Evidence shows COVID-19 booster protection may wane after 4 months

Centers for Disease Control and Prevention (aka CDC, the US national public health agency responsible for the protection of public health and safety through the control and prevention of disease, injury, and disability), published data that suggests some COVID-19 booster shots lose much of their potency after about four months.

The study titled ‘Waning 2-Dose and 3-Dose Effectiveness of mRNA Vaccines Against COVID-19’ was published on 18th February. 

This data offered the first real-world evidence of the mRNA shots’ waning efficacy against moderate to severe COVID-19 in the US. In the study, researchers measured how effective COVID-19 mRNA vaccines – either Pfizer or Moderna – were at preventing both hospitalization and visits to emergency departments or urgent care facilities.

According to a New York Times’ report, “the study focused on people who sought medical care for symptoms of COVID-19, so if that population was skewed toward older adults or those who have weak immune systems, the booster shots may have seemed less effective than they really are.

The team of CDC researchers analysed 241,204 visits to emergency departments or urgent care facilities and 93,408 hospitalizations among adults older than 18. The study did not include milder infections.

Protection against emergency department and urgent care visits declined from 69 percent within two months of the second dose to 37 percent after five months or more. Booster shots restored those levels to 87 percent.
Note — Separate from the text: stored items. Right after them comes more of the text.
interface psg_cfg_if;
    logic       valid;
    logic       ready;
    logic [8:0] gain;
    modport source (output valid, output gain, input ready);
    modport sink   (input valid, input gain, output ready);
endinterface

File: src/sv/psg_tone_noise_generator_top.sv
// top level: three-tone plus noise sound generator with sample output
//
//  channel  dir  payload                        transfer when
//  i_in     in   action, write_byte             valid & ready
//  o_smp    out  sample (signed 16)             valid & ready
//  i_cfg    in   gain (9)                       valid & ready (ready always high)
//
// one item per clock while input ready is high; a tick's sample passes through the
// state register, then the mixer result register
// a write byte produces no sample; it only updates the register file
// reset is synchronous: all attenuations silent, polarities plus/minus/plus/minus
// a stalled sample holds the next tick in the state stage; input ready drops
// only while both a pending tick and a waiting sample are present
module psg_tone_noise_generator_top (
    input  logic       i_clk,
    input  logic       i_rst_n,
    psg_in_if.sink     i_in,
    psg_out_if.source  o_smp,
    psg_cfg_if.sink    i_cfg
);
    import psg_pkg::*;

    t_mix_in mix;
    logic    mix_rdy;

    assign i_cfg.ready = 1'b1;

    psg_core u_core (
        .i_clk        (i_clk),
        .i_rst_n      (i_rst_n),
        .i_valid      (i_in.valid),
        .i_action     (i_in.action),
        .i_write_byte (i_in.write_byte),
        .o_ready      (i_in.ready),
        .i_cfg_valid  (i_cfg.valid),
        .i_cfg_bvol   (i_cfg.gain),
        .i_mix_rdy    (mix_rdy),
        .o_mix        (mix)
    );

    psg_mix u_mix (
        .i_clk     (i_clk),
        .i_rst_n   (i_rst_n),
        .i_mix     (mix),
        .o_mix_rdy (mix_rdy),
        .o_valid   (o_smp.valid),
        .o_sample  (o_smp.sample),
        .i_ready   (o_smp.ready)
    );

endmodule

File: src/sv/psg_core.sv
// register file, down-counters, polarities and noise shift register
module psg_core (
    input  logic              i_clk,
    input  logic              i_rst_n,
    input  logic              i_valid,
    input  logic              i_action,
    input  logic [7:0]        i_write_byte,
    output logic              o_ready,
    input  logic              i_cfg_valid,
    input  logic [8:0]        i_cfg_bvol,
    input  logic              i_mix_rdy,
    output psg_pkg::t_mix_in  o_mix
);
    import psg_pkg::*;

    logic [2:0]                    r_latch, n_latch;
    logic [2:0][PER_W-1:0]         r_per, n_per;
    logic [3:0][ATT_W-1:0]         r_att, n_att;
    logic [2:0]                    r_nctl, n_nctl;
    logic [NSR_W-1:0]              r_nsr, n_nsr;
    logic [3:0][CNT_W-1:0]         r_cnt, n_cnt;
    logic [3:0]                    r_pol, n_pol;
    logic                          r_nbit, n_nbit;
    logic [BVOL_W-1:0]             r_bvol;
    logic                          r_mix_vld, n_mix_vld;

    logic                          acc;
    logic                          acc_wr;
    logic                          acc_tick;
    logic [2:0]                    lat;
    logic [3:0][CNT_W-1:0]         reload;
    logic                          fb;

    assign o_ready  = !r_mix_vld || i_mix_rdy;
    assign acc      = i_valid && o_ready;
    assign acc_wr   = acc && (i_action == ACT_WRITE);
    assign acc_tick = acc && (i_action == ACT_TICK);
    assign lat      = i_write_byte[7] ? i_write_byte[6:4] : r_latch;

    always_comb begin
        for (int i = 0; i < 3; i++) begin
            reload[i] = {1'b0, r_per[i]};
        end
        case (r_nctl[1:0])
            NSEL_16: reload[3] = NRELOAD_16;
            NSEL_32: reload[3] = NRELOAD_32;
            NSEL_64: reload[3] = NRELOAD_64;
            default: reload[3] = {1'b0, r_per[2]};
        endcase
    end

    assign fb = r_nctl[2] ? (r_nsr[0] ^ r_nsr[3]) : r_nsr[0];

    always_comb begin
        n_latch   = r_latch;
        n_per     = r_per;
        n_att     = r_att;
        n_nctl    = r_nctl;
        n_nsr     = r_nsr;
        n_cnt     = r_cnt;
        n_pol     = r_pol;
        n_nbit    = r_nbit;
        n_mix_vld = r_mix_vld && !i_mix_rdy;
        if (acc_wr) begin
            n_latch = lat;
            if (lat == LATCH_NOISE) begin
                n_nctl = i_write_byte[2:0];
                n_nsr  = NOISE_SEED;
            end else if (lat[0]) begin
                n_att[lat[2:1]] = i_write_byte[3:0];
            end else begin
                for (int i = 0; i < 3; i++) begin
                    if (lat[2:1] == 2'(i)) begin
                        if (i_write_byte[7]) begin
                            n_per[i] = {r_per[i][PER_W-1:4], i_write_byte[3:0]};
                        end else begin
                            n_per[i] = {i_write_byte[5:0], r_per[i][3:0]};
                        end
                    end
                end
            end
        end
        if (acc_tick) begin
            n_mix_vld = 1'b1;
            for (int i = 0; i < 4; i++) begin
                // zero or one reloads, so period zero toggles every tick
                if (r_cnt[i] <= CNT_W'(1)) begin
                    n_cnt[i] = reload[i];
                    n_pol[i] = !r_pol[i];
                end else begin
                    n_cnt[i] = r_cnt[i] - CNT_W'(1);
                end
            end
            // noise rising edge: sample then shift
            if (r_cnt[3] <= CNT_W'(1) && !r_pol[3]) begin
                n_nbit = r_nsr[0];
                n_nsr  = {fb, r_nsr[NSR_W-1:1]};
            end
        end
    end

    always_ff @(posedge i_clk) begin
        if (!i_rst_n) begin
            r_latch   <= '0;
            r_per     <= '0;
            r_att     <= {4{ATT_SILENT}};
            r_nctl    <= '0;
            r_nsr     <= '0;
            r_cnt     <= '0;
            r_pol     <= POL_RST;
            r_nbit    <= 1'b0;
            r_bvol    <= BVOL_RST;
            r_mix_vld <= 1'b0;
        end else begin
            r_latch   <= n_latch;
            r_per     <= n_per;
            r_att     <= n_att;
            r_nctl    <= n_nctl;
            r_nsr     <= n_nsr;
            r_cnt     <= n_cnt;
            r_pol     <= n_pol;
            r_nbit    <= n_nbit;
            r_mix_vld <= n_mix_vld;
            if (i_cfg_valid) begin
                r_bvol <= i_cfg_bvol;
            end
        end
    end

    assign o_mix.vld       = r_mix_vld;
    assign o_mix.tone_pol  = r_pol[2:0];
    assign o_mix.noise_bit = r_nbit;
    assign o_mix.att       = r_att;
    assign o_mix.bvol      = r_bvol;

    a_write_keeps_counters: assert property (@(posedge i_clk) disable iff (!i_rst_n)
        acc_wr |=> $stable(r_cnt) && $stable(r_pol))
        else $error("register write moved a counter or polarity");

    a_tick_makes_pending: assert property (@(posedge i_clk) disable iff (!i_rst_n)
        acc_tick |=> r_mix_vld)
        else $error("tick transfer did not raise a pending sample");

    a_pending_holds_state: assert property (@(posedge i_clk) disable iff (!i_rst_n)
        r_mix_vld && !i_mix_rdy |=> $stable(r_pol) && $stable(r_att) && $stable(r_nbit))
        else $error("channel state changed under a stalled sample");

    a_zero_nsr_stays: assert property (@(posedge i_clk) disable iff (!i_rst_n)
        r_nsr == '0 && !acc_wr |=> r_nsr == '0)
        else $error("noise shift register left zero without a write");

endmodule

File: src/sv/psg_mix.sv
// mixer: scales channel levels, sums, saturates and holds the result register
module psg_mix (
    input  logic               i_clk,
    input  logic               i_rst_n,
    input  psg_pkg::t_mix_in   i_mix,
    output logic               o_mix_rdy,
    output logic               o_valid,
    output logic signed [15:0] o_sample,
    input  logic               i_ready
);
    import psg_pkg::*;

    logic [3:0][AMP_W-1:0]    amp;
    logic signed [SUM_W-1:0]  sum;
    logic signed [SUM_W-1:0]  sat;
    logic                     r_out_vld;
    logic signed [SMP_W-1:0]  r_sample;
    logic                     load;

    always_comb begin
        // 15 - attenuation is the bitwise inverse
        for (int i = 0; i < 4; i++) begin
            amp[i] = {{BVOL_W{1'b0}}, ~i_mix.att[i]} * AMP_W'(i_mix.bvol);
        end
        sum = '0;
        for (int i = 0; i < 3; i++) begin
            if (i_mix.tone_pol[i]) begin
                sum = sum + $signed({4'b0, amp[i]});
            end else begin
                sum = sum - $signed({4'b0, amp[i]});
            end
        end
        if (i_mix.noise_bit) begin
            sum = sum + $signed({4'b0, amp[3]});
        end
        if (sum > SMP_MAX) begin
            sat = SMP_MAX;
        end else if (sum < SMP_MIN) begin
            sat = SMP_MIN;
        end else begin
            sat = sum;
        end
    end

    assign o_mix_rdy = !r_out_vld || i_ready;
    assign load      = i_mix.vld && o_mix_rdy;

    always_ff @(posedge i_clk) begin
        if (!i_rst_n) begin
            r_out_vld <= 1'b0;
        end else if (o_mix_rdy) begin
            r_out_vld <= i_mix.vld;
        end
    end

    always_ff @(posedge i_clk) begin
        if (load) begin
            r_sample <= sat[SMP_W-1:0];
        end
    end

    assign o_valid  = r_out_vld;
    assign o_sample = r_sample;

    a_load_shows: assert property (@(posedge i_clk) disable iff (!i_rst_n)
        load |=> r_out_vld)
        else $error("loaded sample not presented");

    a_no_overwrite: assert property (@(posedge i_clk) disable iff (!i_rst_n)
        r_out_vld && !i_ready |=> $stable(r_sample))
        else $error("waiting sample overwritten");

    a_silent_zero: assert property (@(posedge i_clk) disable iff (!i_rst_n)
        load && i_mix.att == {4{ATT_SILENT}} |=> r_sample == '0)
        else $error("all channels silent but sample nonzero");

endmodule
File: src/flat_wrapper.sv
// flat-port wrapper written by rule: the top's interface ports become plain ports
module psg_tone_noise_generator_top_flat import psg_pkg::*;
  (i_clk, i_rst_n, i_in_valid, i_in_action, i_in_write_byte, i_in_ready, o_smp_valid, o_smp_sample, o_smp_ready, i_cfg_valid, i_cfg_gain, i_cfg_ready);
  psg_in_if i_in_i ();
  psg_out_if o_smp_i ();
  psg_cfg_if i_cfg_i ();
  input  logic i_clk;
  input  logic i_rst_n;
  input wire logic [$bits(i_in_i.valid)-1:0] i_in_valid;
  input wire logic [$bits(i_in_i.action)-1:0] i_in_action;
  input wire logic [$bits(i_in_i.write_byte)-1:0] i_in_write_byte;
  output wire logic [$bits(i_in_i.ready)-1:0] i_in_ready;
  output wire logic [$bits(o_smp_i.valid)-1:0] o_smp_valid;
  output wire logic [$bits(o_smp_i.sample)-1:0] o_smp_sample;
  input wire logic [$bits(o_smp_i.ready)-1:0] o_smp_ready;
  input wire logic [$bits(i_cfg_i.valid)-1:0] i_cfg_valid;
  input wire logic [$bits(i_cfg_i.gain)-1:0] i_cfg_gain;
  output wire logic [$bits(i_cfg_i.ready)-1:0] i_cfg_ready;
  assign i_in_i.valid = i_in_valid;
  assign i_in_i.action = i_in_action;
  assign i_in_i.write_byte = i_in_write_byte;
  assign i_in_ready = i_in_i.ready;
  assign o_smp_valid = o_smp_i.valid;
  assign o_smp_sample = o_smp_i.sample;
  assign o_smp_i.ready = o_smp_ready;
  assign i_cfg_i.valid = i_cfg_valid;
  assign i_cfg_i.gain = i_cfg_gain;
  assign i_cfg_ready = i_cfg_i.ready;
  psg_tone_noise_generator_top u_core (.i_clk(i_clk), .i_rst_n(i_rst_n), .i_in(i_in_i), .o_smp(o_smp_i), .i_cfg(i_cfg_i));
endmodule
The effectiveness of boosters also waned. Protection against emergency department and urgent care visits dropped to 66 percent within four or five months, and to just 31 percent after five or more months of receiving the third/booster shot, the researchers found. The latter estimate may not be reliable because few people received boosters more than five months ago, and so the data is limited, the researchers said.”

“There may be the need for yet again another boost — in this case, a fourth-dose boost for an individual receiving the mRNA — that could be based on age, as well as underlying conditions,” Dr. Anthony S. Fauci told reporters.

So far, more than 10 million Australians over the age of 16 have received a booster dose, and millions more are currently eligible. But with Chief Medical Officer Professor Paul Kelly predicting another Omicron wave during winter, the research has raised questions about what the future may hold for the booster roll-out in Australia.